Toronto artists are harnessing the love and producing innovative parties that aim to enrich the dance community. McPhee speaks fondly of a monthly pay-what-you-can party, called Neighbourhood Watch, where the profits are going to start up a record label to publish local talent. A dance hot spot called Bambi’s is becoming known for hosting sprawling four-hour-plus DJ sets. McPhee and some friends recently started a night called How Does it Make you Feel? “It’s a vinyl-only techno night that runs as an after-hours thing, which is not as common in the city.” McPhee and his friends hold it down until the wee hours of the morning. “It’s just the three of us going for seven or eight hours until we have to stop at 6 a.m.” Playing after hours and warehouse parties allows McPhee to play his signature extended sets. “You get the opportunity to play actual sets as opposed to hour-long previews,” says McPhee. “A good three or four hours is ideal. If I’m bringing all of these records, I want to play them all!”

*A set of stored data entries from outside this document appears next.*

`src/rtl/bcd_seq_gen.sv`:
```
// Multi-digit BCD up/down counter presented on a valid/ready handshake.
// It drives the enable of a downstream BCD-to-Gray converter.
module bcd_seq_gen #(
  parameter int DIGITS = 2,
  parameter int WRAP   = 1
) (
  input  logic                  clk,
  input  logic                  reset,
  input  logic                  en,
  input  logic                  up,
  input  logic                  load,
  input  logic [4*DIGITS-1:0]   load_val,
  input  logic                  out_ready,
  output logic [4*DIGITS-1:0]   bcd,
  output logic                  out_valid,
  output logic                  conv_en,
  output logic                  tc,
  output logic                  done,
  output logic                  load_err
);

  localparam int W = 4 * DIGITS;

  localparam logic [1:0] ST_IDLE = 2'd0;
  localparam logic [1:0] ST_SHOW = 2'd1;
  localparam logic [1:0] ST_STOP = 2'd2;

  logic [1:0]        r_state;
  logic [1:0]        w_state_next;
  logic [W-1:0]      r_bcd;
  logic [W-1:0]      w_bcd_next;
  logic [W-1:0]      w_bcd_step;
  logic              r_valid;
  logic              w_valid_next;
  logic              r_tc;
  logic              w_tc_next;
  logic              r_done;
  logic              w_done_next;
  logic              r_load_err;
  logic              w_load_err_next;
  logic [DIGITS-1:0] w_nib_ok;
  logic              w_load_ok;
  logic              w_accept;
  logic              w_at_end;
  logic              w_carry;
  logic [3:0]        w_digit;

  genvar gi;
  generate
    for (gi = 0; gi < DIGITS; gi++) begin : g_nib_chk
      assign w_nib_ok[gi] = (load_val[4*gi +: 4] <= 4'd9);
    end
  endgenerate

  assign w_load_ok = &w_nib_ok;
  assign w_accept  = r_valid & out_ready;

  // Ripple the decimal carry (up) or borrow (down) from digit 0; a carry
  // falling out of the top digit marks the all-nines / zero end of range.
  always_comb begin
    w_bcd_step = r_bcd;
    w_carry    = 1'b1;
    w_digit    = 4'd0;
    for (int i = 0; i < DIGITS; i++) begin
      w_digit = r_bcd[4*i +: 4];
      if (w_carry) begin
        if (up) begin
          if (w_digit == 4'd9) begin
            w_bcd_step[4*i +: 4] = 4'd0;
          end else begin
            w_bcd_step[4*i +: 4] = w_digit + 4'd1;
            w_carry = 1'b0;
          end
        end else begin
          if (w_digit == 4'd0) begin
            w_bcd_step[4*i +: 4] = 4'd9;
          end else begin
            w_bcd_step[4*i +: 4] = w_digit - 4'd1;
            w_carry = 1'b0;
          end
        end
      end
    end
    w_at_end = w_carry;
  end

  always_comb begin
    w_state_next    = r_state;
    w_bcd_next      = r_bcd;
    w_valid_next    = r_valid;
    w_done_next     = r_done;
    w_tc_next       = 1'b0;
    w_load_err_next = 1'b0;
    if (load) begin
      // A rejected load freezes everything for the cycle and only flags it.
      if (w_load_ok) begin
        w_bcd_next   = load_val;
        w_state_next = ST_IDLE;
        w_valid_next = 1'b0;
        w_done_next  = 1'b0;
      end else begin
        w_load_err_next = 1'b1;
      end
    end else begin
      case (r_state)
        ST_IDLE: begin
          if (en) begin
            w_state_next = ST_SHOW;
            w_valid_next = 1'b1;
          end
        end
        ST_SHOW: begin
          if (w_accept) begin
            if (w_at_end && (WRAP == 0)) begin
              w_state_next = ST_STOP;
              w_valid_next = 1'b0;
              w_done_next  = 1'b1;
            end else begin
              w_bcd_next   = w_bcd_step;
              w_tc_next    = w_at_end;
              w_state_next = en ? ST_SHOW : ST_IDLE;
              w_valid_next = en;
            end
          end
        end
        ST_STOP: begin
          w_valid_next = 1'b0;
          w_done_next  = 1'b1;
        end
        default: begin
          w_state_next = ST_IDLE;
          w_valid_next = 1'b0;
          w_done_next  = 1'b0;
        end
      endcase
    end
  end

  always_ff @(posedge clk or posedge reset) begin
    if (reset) begin
      r_state    <= ST_IDLE;
      r_bcd      <= '0;
      r_valid    <= 1'b0;
      r_tc       <= 1'b0;
      r_done     <= 1'b0;
      r_load_err <= 1'b0;
    end else begin
      r_state    <= w_state_next;
      r_bcd      <= w_bcd_next;
      r_valid    <= w_valid_next;
      r_tc       <= w_tc_next;
      r_done     <= w_done_next;
      r_load_err <= w_load_err_next;
    end
  end

  assign bcd       = r_bcd;
  assign out_valid = r_valid;
  assign conv_en   = r_valid;
  assign tc        = r_tc;
  assign done      = r_done;
  assign load_err  = r_load_err;

endmodule

```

With the majority of his releases on European labels, like Naked Lunch and Idle Hands, McPhee says promoters often assume he is European-based and approach him to play gigs. While some Canadian producers succumb to the call of London or Berlin, McPhee has no plans to pick up and move. “I’m fortunate enough to be in the position now where when it comes to playing shows I can still get to Europe and play shows,” says McPhee. “I’m able to have my foot in the door without having to pick up and move there.”